Dieter Franz (SPD): Entwürfe der Landesregierung bei der Anhörung durchgefallen

Dieter Franz MdL

„Die bereits von der SPD formulierte Kritik an dem von Innenminister Rhein nach langem Zögern vorgelegten Gesetzentwurf wurde durch eine Anhörung des Innenausschusses mehr als bestätigt“, sagte der Landtagsabgeordnete Dieter Franz in Wiesbaden. Franz betonte, dass die Abstandsregelung von 300 Metern, wonach zwischen Spielhallen ein Abstand von 300 Metern Luftlinie eingehalten werden müsse, ebenso unzureichend sei wie eine lediglich 6-stündige Sperrzeit. Desgleichen sei der vom Innenministerium vorgesehene Bestandsschutz über einen Zeitraum von 15 Jahren nach einhelliger Meinung der Anzuhörenden inakzeptabel.
Letztlich gänzlich unberücksichtigt bleibe bei der Vorlage der Landesregierung etwa eine Regelung über die in Gastwirtschaften und anderen vom Spielhallengesetz nicht erfassten Betrieben aufgestellten Spielgeräte. „Gerade dieser Bereich muss aber im Sinne einer effizienten Spielsucht- und Missbrauchsbekämpfung mit berücksichtigt werden“, so Franz weiter.

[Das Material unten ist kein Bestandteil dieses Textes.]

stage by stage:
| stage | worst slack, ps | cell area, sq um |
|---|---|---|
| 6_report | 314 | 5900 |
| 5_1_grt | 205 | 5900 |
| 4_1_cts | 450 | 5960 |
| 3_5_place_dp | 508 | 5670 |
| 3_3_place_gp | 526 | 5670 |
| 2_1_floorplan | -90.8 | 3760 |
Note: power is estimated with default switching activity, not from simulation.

Welche Ausmaße der Spielhallen-Wildwuchs bereits angenommen habe, zeige sich jüngst an einem Beispiel in Wildeck. Hier hat ein Investor seine Finanzierungszusage für einen Autohof an der A4 zurückgezogen, weil es dort nicht möglich war eine Spielhalle in Casinoform in ursprünglich geplanter Größenordnung zu errichten. „Wenn Investitionen in die Infrastruktur nur möglich sind, wenn Geld durch Glücksspiel verdient wird, dann stimmt etwas nicht in unserem Land!“, so der Abgeordnete.

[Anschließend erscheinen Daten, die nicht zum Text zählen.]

`config.mk`:
```
export PLATFORM = sky130hd
export DESIGN_NAME = imem_boot_loader
export DESIGN_NICKNAME = d
export VERILOG_FILES = /design/src/rtl/imem_boot_loader.sv
export SDC_FILE = /design/constraint.sdc
export NUM_CORES = 1
export LEC_CHECK = 0
export ABC_AREA = 1
export CAP_MARGIN = 20
export CORE_ASPECT_RATIO = 1.1
export CORE_MARGIN = 2
export CORE_UTILIZATION = 50
export DETAILED_ROUTE_END_ITERATION = 10
export PLACE_DENSITY = 0.74
export SLEW_MARGIN = 20
export SYNTH_ARGS = -nofsm -noshare
export SYNTH_HDL_FRONTEND = slang
export SYNTH_SLANG_ARGS = --single-unit
export TNS_END_PERCENT = 1
```
`constraint.sdc`:
```
create_clock -name clk -period 2.1 [get_ports clk]
set_input_delay 0.21 -clock clk [delete_from_list [all_inputs] [get_ports clk]]
set_output_delay 0.21 -clock clk [all_outputs]
set_load 0.01 [all_outputs]
```
`src/rtl/imem_boot_loader.sv`:
```
// Boot-time loader: holds the core in reset, receives a length-prefixed byte
// stream, writes little-endian words into instruction memory, then releases the core.
module imem_boot_loader #(
    parameter int NUM_INST   = 128,
    parameter int ADDR_WIDTH = $clog2(NUM_INST)
) (
    input  logic                  clk,
    input  logic                  rst,
    input  logic                  start,
    input  logic                  s_valid,
    input  logic [7:0]            s_data,
    output logic                  s_ready,
    output logic                  imem_we,
    output logic [ADDR_WIDTH-1:0] imem_addr,
    output logic [31:0]           imem_wdata,
    output logic                  core_rstn,
    output logic                  busy,
    output logic                  done,
    output logic                  err
);

    typedef enum logic [2:0] {
        S_IDLE   = 3'd0,
        S_LEN_LO = 3'd1,
        S_LEN_HI = 3'd2,
        S_LOAD   = 3'd3,
        S_DONE   = 3'd4,
        S_ERROR  = 3'd5
    } state_t;

    localparam logic [15:0] MAX_LEN = 16'(NUM_INST);

    state_t                state_q;
    logic [7:0]            len_lo_q;
    logic [ADDR_WIDTH:0]   len_q;
    logic [ADDR_WIDTH-1:0] word_cnt_q;
    logic [1:0]            idx_q;
    logic [23:0]           buf_q;
    logic                  s_ready_q;
    logic                  imem_we_q;
    logic [ADDR_WIDTH-1:0] imem_addr_q;
    logic [31:0]           imem_wdata_q;
    logic                  core_rstn_q;
    logic                  busy_q;
    logic                  done_q;
    logic                  err_q;

    logic        accept;
    logic [15:0] len_in;
    logic        last_word;

    assign accept    = s_valid && s_ready_q;
    assign len_in    = {s_data, len_lo_q};
    // The word counter never passes LEN-1, so comparing against LEN-1 cannot wrap.
    assign last_word = ({1'b0, word_cnt_q} == (len_q - {{ADDR_WIDTH{1'b0}}, 1'b1}));

    // Loader FSM with all outputs registered alongside the state.
    always_ff @(posedge clk) begin
        if (rst) begin
            state_q      <= S_IDLE;
            len_lo_q     <= 8'd0;
            len_q        <= '0;
            word_cnt_q   <= '0;
            idx_q        <= 2'd0;
            buf_q        <= 24'd0;
            s_ready_q    <= 1'b0;
            imem_we_q    <= 1'b0;
            imem_addr_q  <= '0;
            imem_wdata_q <= 32'd0;
            core_rstn_q  <= 1'b0;
            busy_q       <= 1'b0;
            done_q       <= 1'b0;
            err_q        <= 1'b0;
        end else begin
            imem_we_q <= 1'b0;
            case (state_q)
                S_IDLE, S_DONE, S_ERROR: begin
                    if (start) begin
                        state_q     <= S_LEN_LO;
                        s_ready_q   <= 1'b1;
                        busy_q      <= 1'b1;
                        done_q      <= 1'b0;
                        err_q       <= 1'b0;
                        core_rstn_q <= 1'b0;
                    end else if (state_q == S_DONE) begin
                        // Release lags DONE entry by one cycle so the last write lands first.
                        done_q      <= 1'b1;
                        core_rstn_q <= 1'b1;
                    end
                end
                S_LEN_LO: begin
                    if (accept) begin
                        len_lo_q <= s_data;
                        state_q  <= S_LEN_HI;
                    end
                end
                S_LEN_HI: begin
                    if (accept) begin
                        if (len_in == 16'd0) begin
                            state_q   <= S_DONE;
                            s_ready_q <= 1'b0;
                            busy_q    <= 1'b0;
                        end else if (len_in > MAX_LEN) begin
                            state_q   <= S_ERROR;
                            s_ready_q <= 1'b0;
                            busy_q    <= 1'b0;
                            err_q     <= 1'b1;
                        end else begin
                            state_q    <= S_LOAD;
                            len_q      <= len_in[ADDR_WIDTH:0];
                            word_cnt_q <= '0;
                            idx_q      <= 2'd0;
                        end
                    end
                end
                S_LOAD: begin
                    if (accept) begin
                        idx_q <= idx_q + 2'd1;
                        case (idx_q)
                            2'd0:    buf_q[7:0]   <= s_data;
                            2'd1:    buf_q[15:8]  <= s_data;
                            2'd2:    buf_q[23:16] <= s_data;
                            default: begin
                                imem_we_q    <= 1'b1;
                                imem_addr_q  <= word_cnt_q;
                                imem_wdata_q <= {s_data, buf_q};
                                word_cnt_q   <= word_cnt_q + {{(ADDR_WIDTH-1){1'b0}}, 1'b1};
                                if (last_word) begin
                                    state_q   <= S_DONE;
                                    s_ready_q <= 1'b0;
                                    busy_q    <= 1'b0;
                                end
                            end
                        endcase
                    end
                end
                default: begin
                    state_q   <= S_IDLE;
                    s_ready_q <= 1'b0;
                    busy_q    <= 1'b0;
                end
            endcase
        end
    end

    assign s_ready    = s_ready_q;
    assign imem_we    = imem_we_q;
    assign imem_addr  = imem_addr_q;
    assign imem_wdata = imem_wdata_q;
    assign core_rstn  = core_rstn_q;
    assign busy       = busy_q;
    assign done       = done_q;
    assign err        = err_q;

endmodule

```
# == After elaboration in Yosys (flattened, before gate mapping) ==
# Index checks and enable logic that the tools add are counted.
# totals
latch_bits,0
mem_count,0
wordCells,100
regBits,95
ram_bits,0
out_inout_bits,45
romBits,0
# classes
eq_ne,18
mul,0
n_addsub,3
magnitude_cmp,1
bitwise_logic,6
reduce_logical,22
shift,0
muxes,36
n_div,0
# ops
op,count
two-way mux 7 bit,5
two-way mux 3 bit,8
"!= test 2 bit, second input constant",9
"> comparator 16 x 8 -> 1 bit, second input constant",1
zero test 16 bit,1
two-way mux 1 bit,14
case mux 7 bit (2 select lines),1
case mux 3 bit (4 select lines),1
AND reduction 3 bit,4
AND reduction 6 bit,2
AND reduction 5 bit,2
OR reduction 3 bit,3
== test 7 x 8 -> 1 bit,1
two-way mux 2 bit,4
"subtractor 8 x 1 -> 8 bit, second input constant",1
"adder 7 x 1 -> 7 bit, second input constant",1
AND reduction 7 bit,1
"== test 3 x 2 -> 1 bit, second input constant",2
"== test 3 bit, second input constant",2
inverter 1 bit,6
nonzero test 2 bit,3
case mux 1 bit (4 select lines),1
case mux 2 bit (2 select lines),1
AND reduction 2 bit,2
10 further kinds,10

# == Longest topological paths before layout ==
# logic_depth
ltp_word,6
ltp_mapped,15
ltp_nobuf,15

# == Worst setup path before layout ==
# OpenSTA, ideal clock, no wires.
# synth_path
kind,register to register
from,reg len_q[0]
to,reg state_q[2]
arrival_time_ns,1.440
synth_period_minus_slack_ns,1.553
required_ns,1.987
path_slack_ns,0.547
n_path_buf,0
stages_incl_launch_ff,12
setup_time_ns,0.113
path_cell_list,dfxtp_1 inv_1 ha_1 xnor2_1 nor2_1 nand3_1 nor2_1 nand3_1 nand2_1 nand3_1 nor2_1 nor2_1
# synth_via
elab_chain_cells,4
# synth_rtl
item,line_no,rtl
start: declaration,35,logic [ADDR_WIDTH:0] len_q;
start signal: assignment,110,len_q <= len_in[ADDR_WIDTH:0];
subtractor 8 x 1 -> 8 bit,55,"assign last_word = ({1'b0, word_cnt_q} == (len_q - {{ADDR_WIDTH{1'b0}}, 1'b1}));"
== test 7 x 8 -> 1 bit,55,
!= test 2 bit (no source line),-,
AND reduction 6 bit (no source line),-,
end signal: assignment,60,state_q <= S_IDLE;
end signal: assignment,79,state_q <= S_LEN_LO;
end signal: assignment,94,state_q <= S_LEN_HI;
end: declaration,33,state_t state_q;
# No other way between the ends.
# A chain may end at the register's enable or synchronous reset.

# == Worst setup path after layout ==
# Same ends and word-level chain as after synthesis.

==> summary.md <==
| Metric | Value |
|---|---|
| Seq pwr share | `51.1%` |
| CTS HTree Levels | `3` |
| Startpoint types | `register` |
| Switching share of power | `28.9%` |
| Largest net degree at the start of global routing | `67` |
| Adder-cell share of the synthesized area | `1.85%` |
| Seq/Total Area, Yosys | `46.9%` |
| Outcome | `complete, no violations` |
| CTS sink cnt | `95` |
| Grt total ovfl | `0` |
| Total CTS buffers | `9` |
| Clock latency on the worst-skew pair | `370 ps` |
| Num ports | `57` |
| Reg clk slew, reported paths | `90 ps` |
| Synth-to-Final Area Change | `21.2%` |
| RSZ-0062 raised after global routing | `false` |
| Yosys reg bits | `95` |
| Routed Antenna Nets | `0` |
| Synth Area in XOR/XNOR | `1.95%` |
| Vias in the first global route | `3208` |
| CTS Buffer Depth | `2` |
| Synth Cell Area | `4050 um^2` |
| Setup bufs post-CTS | `0` |
| Initial antenna violation count | `0` |
| Min cycle time layout | `1800 ps` |
| Crit path max-delay cell type | `dfxtp_1` |
| WL final | `9.10 mm` |
| Starting Density | `51.5%` |
| GP Congestion | `1.01` |
| Clock Skew | `20.4 ps` |
| Slew Limit Fails | `0` |
| Post-synthesis mux area share | `0%` |
| # port buffers | `56` |
| Syn Inst Count | `547` |
| CTS tree | `built` |
| Slowest stage delay, CP | `380 ps` |
| Max Cap Violations | `0` |
| Share of post-route cells with drive strength above 1 | `8.37%` |
| Worst path required time | `2400 ps` |
| DP HPWL | `6.53 mm` |
| Final hold slack | `449 ps` |
| Int Power | `2660 uW` |
| Pwr Density | `760 nW/um^2` |
| Pre-antenna DRT Iters | `4` |
| Final setup violation count | `0` |
| Post-synthesis compound-gate area fraction | `16.3%` |
| Critical path class | `reg -> reg` |
| Die area | `8840 um^2` |
| CP Capture Type | `register` |
| Tcrit/Tclk final | `85.7%` |
| CTS root buffer | `clkbuf_8` |
| Final layout net count | `622` |
| Setup TNS | `0 ps` |
| Crit Path Max Fanout | `5` |
| Largest family of logic cells by synthesized area | `simple AND/OR/NAND/NOR gates` |
| Clock Power Share | `32.3%` |
| Diodes inserted | `0` |
| Most frequent cells in the layout | `nor2_1, dfxtp_1, nand2_1` |
| Max frequency | `555 MHz` |
| Cell row count | `34` |
| CTS Hold Bufs | `0` |
| Drt wl/cell | `12.7 um` |
| Vias post-DR | `3537` |
| Area of the core | `7870 um^2` |
| Worst Path Arrival | `2100 ps` |
| CP cell instances | `inv_1 > ha_1 > inv_1 > nand2_1 > nand2_1 > nand2_1 > nand2_1 > nand3_1 > nor2_1 > nand3_1 > nand2_1 > nand3_1 > nand2_1 > nand2_1 > nor2_1` |
| DIE WIDTH | `89.8 um` |
| Iter 0 DRT Violations | `171` |
| Final hold violations | `0` |
| Post-synth cell types | `33` |
| CP dominant cell by count | `nand2_1` |
| Synth Warn # | `0` |
| Fillers | `714` |
| Rel. slew slack | `73.6%` |
| Peak VDD IR | `0.000501 V` |
| DRC Markers | `0` |
| Die H | `98.4 um` |
| NetSw | `1080 uW` |
| Worst-margin pin slew | `396 ps` |
| Most common cell after layout, fill and taps aside | `nor2_1` |
| Reg area | `1900 um^2` |
| Core Util, Final | `62.4%` |
| Share of power burned in combinational logic | `16.6%` |
| Average size of a mapped cell | `7.41 um^2` |
| P_leak | `0.00216 uW` |
| Number of gates resized after cts | `0` |
| Synth Net Count | `565` |
| Tot GR Track Use | `21.1%` |
| Post-Synth Simple-Gate Area | `24.3%` |
| Area of the multi-input gates | `1800 um^2` |
| Vias per Instance | `4.93` |
| First-pass GRT wire length | `15.3 mm` |
| Min-delay worst type | `reg -> reg` |
worst max-delay path: cells and delay by family, from the launching register on:
kind | cells | cell delay (ps)
and+or+nand+nor | 12 | 950
adders and majority gates | 1 | 260
buffers and inverters | 2 | 160
DFF | 1 | 380
through the flow:
stage	total power, uW	setup WS [ps]	cells	instance area (um^2)
floorplan	2370	547	547	4050
global placement	2550	137	701	4720
detailed placement	2560	72.8	701	4720
CTS	3750	281	717	4910
global route	3910	0.426	717	4910
finish	3730	299	717	4910
registers in the layout (all words and copies together) (netlist names):
| signal | cells |
|---|---|
| len_q | 8 |
| done | 1 |
| len_lo_q | 8 |
| buf_q | 24 |
| imem_wdata | 32 |
| imem_addr | 7 |
| state_q | 3 |
| idx_q | 2 |
| err | 1 |
| imem_we | 1 |
| busy | 1 |
| word_cnt_q | 7 |
cell families after synthesis:
kind of cell,Yosys count
and+or+nand+nor,235
AOI/OAI and AO/OA,128
DFF,95
buffers and inverters,74
xor gates and xnor gates,9
adders and majority gates,6
cells in the mapped netlist:
library cell,count,area (um^2)
nor2_1,134,503
dfxtp_1,95,1900
nand2_1,66,248
o21ai_0,56,280
a21oi_1,40,200
inv_1,38,143
o21ai_1,26,130
nand3_1,19,95.1
clkbuf_1,10,37.5
inv_2,8,30.0
buf_6,6,67.6
ha_1,6,75.1
xor2_1,6,52.6
buf_2,5,25.0
buf_4,5,37.5
nand4_1,5,31.3
xnor2_1,3,26.3
a21oi_2,2,17.5
nor2_2,2,12.5
nor2_8,2,40.0
a31oi_1,1,6.26
a41oi_1,1,8.76
and2_1,1,6.26
buf_1,1,3.75
inv_4,1,6.26
nand2_2,1,6.26
nand2_4,1,11.3
nor2_4,1,11.3
nor3_1,1,5.00
nor3b_1,1,7.51
o2111ai_1,1,8.76
o211a_1,1,10.0
or2_2,1,6.26
final cells by class:
type	instances	share of cell area [%]
Clock inverter	6	1.40
Multi-Input combinational cell	378	36.6
Inverter	47	3.64
Tap cell	108	2.75
Sequential cell	95	38.7
Clock buffer	10	2.60
Timing Repair Buffer	73	14.3
final timing paths:
kind | start | end | slack (ps) | cells after the start
max | len_q[0] | state_q[2] | 300 | 15
min | err | err | 450 | 2
max reg2reg | len_q[0] | state_q[2] | 300 | 15
min reg2reg | err | err | 450 | 2
power by group through the flow:
stage	clock, uW	sequential [uW]	combinational, uW
after floorplan	0	1950	415
after CTS	1220	1910	618
after global placement	0	1950	606
after detailed placement	0	1950	613
final	1210	1910	618
after global routing	1300	1920	689
layer usage:
metal | global-route usage [%] | part of all wire [%]
met2 | 35.4 | 49
met3 | 4.82 | 4.1
met4 | 7.46 | 1.8
met1 | 26.9 | 45
met5 | 0 | 0
Power figures use the tool's default switching activity.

„Das Gesetz der Landesregierung ist nicht ausreichend. Es kann nicht sein, dass die Betreiber von Spielhallen die Gewinne einstreichen und die negativen gesellschaftlichen Folgen, die teilweise ganze Familien bedrohen, von der Allgemeinheit getragen werden!“, stellte der Abgeordnete abschließend fest.